Delaware County paid $25,000 in ransom during cyberattack

The perpetrator responsible for the fall cyberattack on the Delaware County government’s computer network got access through a phishing email — and got the county to pay $25,000 in ransom before relinquishing control of the system and the data in it, according to a publicly released county memo.

“Upon payment of the ransom, the threat actor provided the decryption tool necessary to unlock the county’s systems, a list of the files that were exfiltrated, and a general description of how the cyberattack commenced,” Frank Bilotta, the county’s chief information officer, said in the Dec. 28 memo sent to members of the County Council.

For nearly two months, county officials had been dealing with the aftermath of the malware event, which caused disruptions in the government computer network but not the Board of Elections or Emergency Services Department networks. Yet not much was known about the details of the cyberattack itself.

“The initial attack occurred in the form of a phishing email to a county employee from an external threat actor received on Sept. 10, 2020. The email contained malware that was downloaded, and once in the system captured credentials and infiltrated the network,” the memo said.

Phishing is a cyberattack tactic used to try to get sensitive information from someone through a disguised source of electronic communication.

At some point between the time the phishing email was received and Nov. 21, the county believes the perpetrator was stealing important information and activating the ransomware.

Ransomware is a type of malware that threatens to publish sensitive information and or block access to data until the ransom is paid.

Delco’s IT department first identified network anomalies on Nov. 21 and ordered the immediate disconnection of the county’s servers and computers.
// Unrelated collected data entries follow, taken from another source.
`src/rtl/usbh_reg_mux.sv`:
```
// ============================================================================
//  Module   : usbh_reg_mux
//  Brief    : Register-bus fan-out to NCH USB1.1 host cores with a global
//             interrupt block; optional access timeout via USBH_REG_MUX_TMO_EN.
//  Revision : 1.0 - initial release
// ============================================================================
`default_nettype none

module usbh_reg_mux #(
    parameter int NCH   = 2,
    parameter int AW    = 9,
    parameter int TMO_W = 8
) (
    input  logic              usb_clk_i,
    input  logic              usb_rstn_i,
    input  logic              reg_cs,
    input  logic              reg_wr,
    input  logic [AW-1:0]     reg_addr,
    input  logic [31:0]       reg_wdata,
    input  logic [3:0]        reg_be,
    output logic [31:0]       reg_rdata,
    output logic              reg_ack,
    output logic              reg_err,
    output logic [NCH-1:0]    ch_cs_o,
    output logic              ch_wr_o,
    output logic [5:0]        ch_addr_o,
    output logic [31:0]       ch_wdata_o,
    output logic [3:0]        ch_be_o,
    input  logic [NCH*32-1:0] ch_rdata_i,
    input  logic [NCH-1:0]    ch_ack_i,
    input  logic [NCH-1:0]    ch_intr_i,
    output logic              usb_intr_o
);

    localparam int            IW   = AW - 6;
    localparam int            CW   = (NCH > 1) ? $clog2(NCH) : 1;
    localparam logic [IW-1:0] GIDX = IW'(NCH);

    if ((NCH < 1) || (NCH > 8) || (AW < 6 + $clog2(NCH + 1)) || (TMO_W < 1)) begin : g_param_err
        $error("usbh_reg_mux: illegal parameter combination");
    end

    typedef enum logic [1:0] {
        IDLE    = 2'd0,
        CH_WAIT = 2'd1,
        RESP    = 2'd2
    } state_t;

    state_t         state, state_nxt;
    logic [IW-1:0]  idx;
    logic [5:0]     ofs;
    logic [CW-1:0]  sel;
    logic           ack_sel;
    logic [31:0]    rdata_sel;
    logic           start_ch, glb_acc, bad_acc, ch_done, tmo_hit;
    logic [NCH-1:0] intr_q, intr_sts, intr_mask, sts_clr;
    logic [31:0]    glb_rdata;

    assign idx       = reg_addr[AW-1:6];
    assign ofs       = reg_addr[5:0];
    assign ack_sel   = ch_ack_i[sel];
    assign rdata_sel = ch_rdata_i[{sel, 5'd0} +: 32];
    assign reg_ack   = (state == RESP);

`ifdef USBH_REG_MUX_TMO_EN
    localparam logic [TMO_W-1:0] TMO_LAST = TMO_W'((2 ** TMO_W) - 2);
    logic [TMO_W-1:0] tmo_cnt;

    // The cycle in which the counter would reach its limit is the last one
    // a channel ack is still accepted.
    always_ff @(posedge usb_clk_i or negedge usb_rstn_i) begin
        if (!usb_rstn_i)              tmo_cnt <= '0;
        else if (start_ch)            tmo_cnt <= '0;
        else if (state == CH_WAIT)    tmo_cnt <= tmo_cnt + 1'b1;
    end
`endif

    always_ff @(posedge usb_clk_i or negedge usb_rstn_i) begin
        if (!usb_rstn_i) state <= IDLE;
        else             state <= state_nxt;
    end

    always_comb begin
        state_nxt = state;
        start_ch  = 1'b0;
        glb_acc   = 1'b0;
        bad_acc   = 1'b0;
        ch_done   = 1'b0;
        tmo_hit   = 1'b0;
        unique case (state)
            IDLE: begin
                if (reg_cs) begin
                    start_ch  = (idx < GIDX);
                    glb_acc   = (idx == GIDX);
                    bad_acc   = (idx > GIDX);
                    state_nxt = (idx < GIDX) ? CH_WAIT : RESP;
                end
            end
            CH_WAIT: begin
                if (ack_sel) begin
                    ch_done   = 1'b1;
                    state_nxt = RESP;
                end
`ifdef USBH_REG_MUX_TMO_EN
                else if (tmo_cnt == TMO_LAST) begin
                    tmo_hit   = 1'b1;
                    state_nxt = RESP;
                end
`endif
            end
            RESP:    state_nxt = IDLE;
            default: state_nxt = IDLE;
        endcase
    end

    always_comb begin
        glb_rdata = 32'h0;
        case (ofs)
            6'h00:   glb_rdata = {{(32-NCH){1'b0}}, intr_sts};
            6'h04:   glb_rdata = {{(32-NCH){1'b0}}, intr_mask};
            6'h08:   glb_rdata = {16'h0001, 8'h00, 8'(NCH)};
            default: glb_rdata = 32'h0;
        endcase
    end

    assign sts_clr = (glb_acc && reg_wr && (ofs == 6'h00) && reg_be[0]) ?
                     reg_wdata[NCH-1:0] : '0;

    always_ff @(posedge usb_clk_i or negedge usb_rstn_i) begin
        if (!usb_rstn_i) begin
            intr_q     <= '0;
            intr_sts   <= '0;
            intr_mask  <= '0;
            usb_intr_o <= 1'b0;
        end else begin
            intr_q     <= ch_intr_i;
            // New edges are OR-ed in after the clear so a coincident set wins.
            intr_sts   <= (intr_sts & ~sts_clr) | (ch_intr_i & ~intr_q);
            if (glb_acc && reg_wr && (ofs == 6'h04) && reg_be[0])
                intr_mask <= reg_wdata[NCH-1:0];
            usb_intr_o <= |(intr_sts & intr_mask);
        end
    end

    always_ff @(posedge usb_clk_i or negedge usb_rstn_i) begin
        if (!usb_rstn_i) begin
            ch_cs_o    <= '0;
            ch_wr_o    <= 1'b0;
            ch_addr_o  <= '0;
            ch_wdata_o <= '0;
            ch_be_o    <= '0;
            sel        <= '0;
            reg_rdata  <= '0;
            reg_err    <= 1'b0;
        end else begin
            if (start_ch) begin
                ch_cs_o    <= NCH'(1) << idx;
                ch_wr_o    <= reg_wr;
                ch_addr_o  <= ofs;
                ch_wdata_o <= reg_wdata;
                ch_be_o    <= reg_be;
                sel        <= idx[CW-1:0];
            end
            if (ch_done) begin
                ch_cs_o   <= '0;
                reg_rdata <= rdata_sel;
                reg_err   <= 1'b0;
            end
            if (tmo_hit) begin
                ch_cs_o   <= '0;
                reg_rdata <= 32'hFFFF_FFFF;
                reg_err   <= 1'b1;
            end
            if (glb_acc) begin
                reg_rdata <= glb_rdata;
                reg_err   <= 1'b0;
            end
            if (bad_acc) begin
                reg_rdata <= 32'hFFFF_FFFF;
                reg_err   <= 1'b1;
            end
        end
    end

endmodule

`default_nettype wire

```
`config.mk`:
```
export PLATFORM = sky130hd
export DESIGN_NAME = usbh_reg_mux
export DESIGN_NICKNAME = d
export VERILOG_FILES = /design/src/rtl/usbh_reg_mux.sv
export SDC_FILE = /design/constraint.sdc
export NUM_CORES = 1
export LEC_CHECK = 0
export CAP_MARGIN = 20
export CORE_MARGIN = 2
export CORE_UTILIZATION = 43
export DETAILED_ROUTE_END_ITERATION = 7
export PLACE_DENSITY = 0.86
export SYNTH_ARGS = -nofsm -noshare
export SYNTH_HDL_FRONTEND = slang
export SYNTH_SLANG_ARGS = --single-unit
export TNS_END_PERCENT = 100
```
`constraint.sdc`:
```
create_clock -name usb_clk_i -period 3.3 [get_ports usb_clk_i]
set_clock_uncertainty 0.2 [all_clocks]
set_input_delay 0.495 -clock usb_clk_i [delete_from_list [all_inputs] [get_ports usb_clk_i]]
set_output_delay 0.495 -clock usb_clk_i [all_outputs]
set_load 0.01 [all_outputs]
```
==> metrics.md <==
| Metric | Value |
|---|---|
| Post-Layout Cell Count | about 650 |
| Static Leak | 0.00269 uW |
| Pwr dens | between 600 and 700 nW/um^2 |
| Crit-path cells | clkdlybuf4s50_1 > or3b_4 > or2_2 > mux2_4 |
| Post-Syn Area per Cell | between 10 and 15 um^2 |
| Most frequent cells in the layout | clkdlybuf4s50_1, nand2_1, dfrtp_1 |
| Slew HR | between 30% and 40% |
| Final min period | approximately 2.4 ns |
| CP max FO | 50 |
| Max-cap violations | 0 |
| WL/cell | ~16 um |
| Comb pwr share | 39.7% |
| H-tree levels | 3 |
| Post-Route WL | around 10000 um |
| WS Path Type | in -> reg |
| Share of layout cells above drive strength 1 | 13.9% |
| Finish-stage setup viols | 0 |
| Syn. warnings | 0 |
| Seq pwr share | roughly two fifths |
| Crit end category | register |
| R2r setup slk | 1.04 ns |
| Seq/Total Area, Yosys | between 50% and 60% |
| DRT iter0 DRCs | roughly 120 |
| Largest family of logic cells by synthesized area | simple AND/OR/NAND/NOR gates |
| Fraction of the mapped netlist area in adder cells | 0% |
| DP Cell Count | 628 |
| Final hold violations | 0 |
| Post-Syn Area | between 3000 and 4000 um^2 |
| TNS Setup | 0 ns |
| RSZ-0062 raised after global routing | false |
| Starting density of the core | about 44% |
| CP arrival | ~2.5 ns |
| Row cnt | 34 |
| Worst-margin pin slew | about 0.94 ns |
| Post-cts hold buffer count | 0 |
| Area share of the largest cell type after synthesis | between 50% and 60% |
| VDD IR max | 0.358 mV |
| Die X | around 100 um |
| Clk_lat worst skew | between 0.3 and 0.4 ns |
| Final #Nets | 650 |
| DP HPWL | slightly below 8000 um |
| Via density | between 5 and 6 |
| Run status | finished, final reports clean |
| Synth cell types | 35 |
| Hold Path Origin | intr_q[1] |
| Total CTS buffers | 9 |
| P&R area growth vs syn | 58.8% |
| Core ar. | a little under 9000 um^2 |
| Vias in the first global route | approximately 3500 |
| Yosys top cell by area | dfrtp_1 |
| Clock Sink Count | between 80 and 90 |
| Critical Path Start Type | input port |
| Maximum clock rate | around 400 MHz |
| Most common cell after layout, fill and taps aside | clkdlybuf4s50_1 |
| DRC | 0 |
| CTS clk-pin slew, worst paths | around 0.080 ns |
| CTS tree | built |
| Clock buffer depth | 2 |
| Cells after Synth | approximately 340 |
| Die ar. | around 10000 um^2 |
| Critical path's slowest cell | or2_2 |
| Crit share post-route | between 70% and 80% |
| Overall routing resource usage | between 20% and 30% |
| Die Span Y | between 90 and 100 um |
| Crit path largest cell delay | between 0.6 and 0.7 ns |
| Fin Hold WS | roughly 0.23 ns |
| Hold path depth | 1 |
| Largest net degree at the start of global routing | 89 |
| CP required | about 3.3 ns |
| Routability cong. | between 0.8 and 0.9 |
| Detail Route Antenna Nets | 0 |
| Hold path endpoint | intr_sts[1] |
| Synth area leaders | dfrtp_1, nand2_1, mux2_2 |
| PostCTS Resize Cnt | 0 |
| Gr ovfl total | 0 |
| Port buffer count | slightly below 200 |
| Post-synthesis mux area share | 13.3% |
| Max-slew violation count | 0 |
| Sw frac | around 30% |
| I/O pin cnt | approximately 200 |
| Worst r2r src | state[0] |
| Flops & latches, synth | 88 |
| Tightest Hold Check Type | reg -> reg |
| Internal power | 2700 uW |
| XOR/XNOR share of the synthesized area | 0% |
| 1st-pass router iterations | 5 |
| Postcts setup bufs | 0 |
| Syn Nets | between 400 and 500 |
| Initial antenna violation count | 0 |
| Compound-Gate Fraction of Synth Area | 11.0% |
| DR vias | roughly 3300 |
| Clock group share of total power | between 10% and 20% |
| First-pass GRT wire length | between 15000 and 20000 um |
| Cells on worst reg2reg path | 3 |
| Root Buffer | clkbuf_8 |
| Fraction of registers with async set/reset | 100% |
| Number of flops mapped to enable cells by yosys | 0 |
| Simple logic cell fraction of the synthesized area | ~15% |
| P_sw | 1130 uW |
| Critical R2R Capture | ch_wr_o |
| ANT cells | 0 |
| Ys flop type | dfrtp_1 |
## synthesized netlist by cell type (2+ instances only)
cell,n
nor3b_2,2
inv_1,9
mux2_2,34
o21ai_0,9
buf_2,14
a21oi_1,4
nand2_1,108
a221o_1,29
dfrtp_1,88
nor2_1,5
clkbuf_1,7
mux2_4,6
mux2i_1,4
a221oi_1,2
## worst max-delay path, delay by kind of cell
| family | cells | cell delay (ns) |
|---|---|---|
| muxes | 1 | 0.42 |
| and+or+nand+nor | 2 | 1.06 |
| buffers and inverters | 1 | 0.47 |
## per-stage QoR
step	total power (uW)	setup WS, ns	utilization (%)	cell area (um^2)
5_1_grt	4060	0.807	70.4	6110
4_1_cts	3880	0.867	70.0	6080
3_3_place_gp	3050	0.531	67.6	5870
3_5_place_dp	3100	0.502	67.6	5870
2_1_floorplan	2200	1.28	-	3850
6_report	3840	0.863	70.4	6110
## area by class of cell
type                            count  area [um^2]
Sequential cell                    88         2200
Fill cell                         650         2570
Clock buffer                       12          155
Timing Repair Buffer              203         2030
Tap cell                          108          135
Inverter                            9         33.8
Clock inverter                      4         52.6
Multi-Input combinational cell    222         1500
## registers in the layout, indices dropped and copies added (netlist names)
signal	cells
ch_be_o	4
usb_intr_o	1
intr_sts	2
state	2
intr_mask	2
ch_wr_o	1
ch_addr_o	6
intr_q	2
reg_rdata	32
ch_cs_o	2
sel	1
reg_err	1
ch_wdata_o	32
## metal layers
metal  global-route usage (%)  up-vias  wire length (um)
met1                     27.1     1619              4140
met4                     5.06        0                95
met2                     38.0      139              5350
met5                        0        -                 0
li1                         -     1563                 -
met3                     6.88        9               903
## how the worst max path moves through the flow
stage / depth (start not counted) / end / start / slack (ns)
after floorplan: 4 / intr_mask[0] / reg_addr[1] / 1.28
after global placement: 4 / ch_be_o[0] / reg_cs / 0.53
after detailed placement: 4 / ch_wr_o / reg_cs / 0.50
after CTS: 4 / ch_wr_o / reg_cs / 0.87
after global routing: 4 / ch_wr_o / reg_cs / 0.81
final: 4 / ch_wr_o / reg_cs / 0.86
## power by group through the flow
stage / combinational, uW / sequential (uW) / clock, uW
2_1_floorplan: 494 / 1700 / 0
3_3_place_gp: 1500 / 1550 / 0
3_5_place_dp: 1530 / 1570 / 0
4_1_cts: 1540 / 1560 / 779
5_1_grt: 1640 / 1590 / 829
6_report: 1520 / 1550 / 761
## kinds of logic after synthesis
family          count (synthesis)
buf+inv                        32
simple gates                  129
compound gates                 49
mux                            44
flops                          88
(Power assumes the default switching activity.)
All county officials were soon notified, as were the Department of Homeland Security and the county’s insurance agent.

Outside cybersecurity experts and county IT staff began reclaiming the network.

“The team installed software to protect each computer and to stop the threat actor from communicating into or out from the environment,” Bilotta’s memo said.

However, the ransomware wasn’t a problem that just went away with the push of a button.

“The threat actor early on indicated that its intent was to hold the county’s system for ransom, accompanied by a threat to release data, including potential personal information, unless the ransom was paid,” Bilotta’s memo said. “Although the county was able to restore its capabilities from its backup systems, the executive director recommended to council that the ransom payment be made as the county’s exposure was limited to the deductible amount ($25,000) on its insurance policy and that working with the threat actor would accelerate system restoration and prevent information from being published.”

Since the attack, all of the county government’s networks and systems are secure, according to Bilotta’s memo. In the future, the county plans to update its system, apply security patches, and remove old hardware.

“These actions will require continued use of outside resources, including extending the use of the cybersecurity firm, upgrading security software, and engaging third-party project management to supplement existing staff,” Bilotta’s memo said.

A WHYY News request to Delaware County officials for an interview was declined.

“The county is not commenting any further as it’s an ongoing criminal investigation,” said Adrienne Marofsky, the county’s public relations director.

Ransomware attacks targeting municipalities are growing increasingly common in the United States — specifically those targeting local school systems, according to a December report by the federal Cybersecurity and Infrastructure Security Agency (CISA).

“According to MS-ISAC [Multi-State Information Sharing and Analysis Center] data, the percentage of reported ransomware incidents against K-12 schools increased at the beginning of the 2020 school year,” the CISA report said. “In August and September, 57% of ransomware incidents reported to the MS-ISAC involved K-12 schools, compared to 28% of all reported ransomware incidents from January through July.”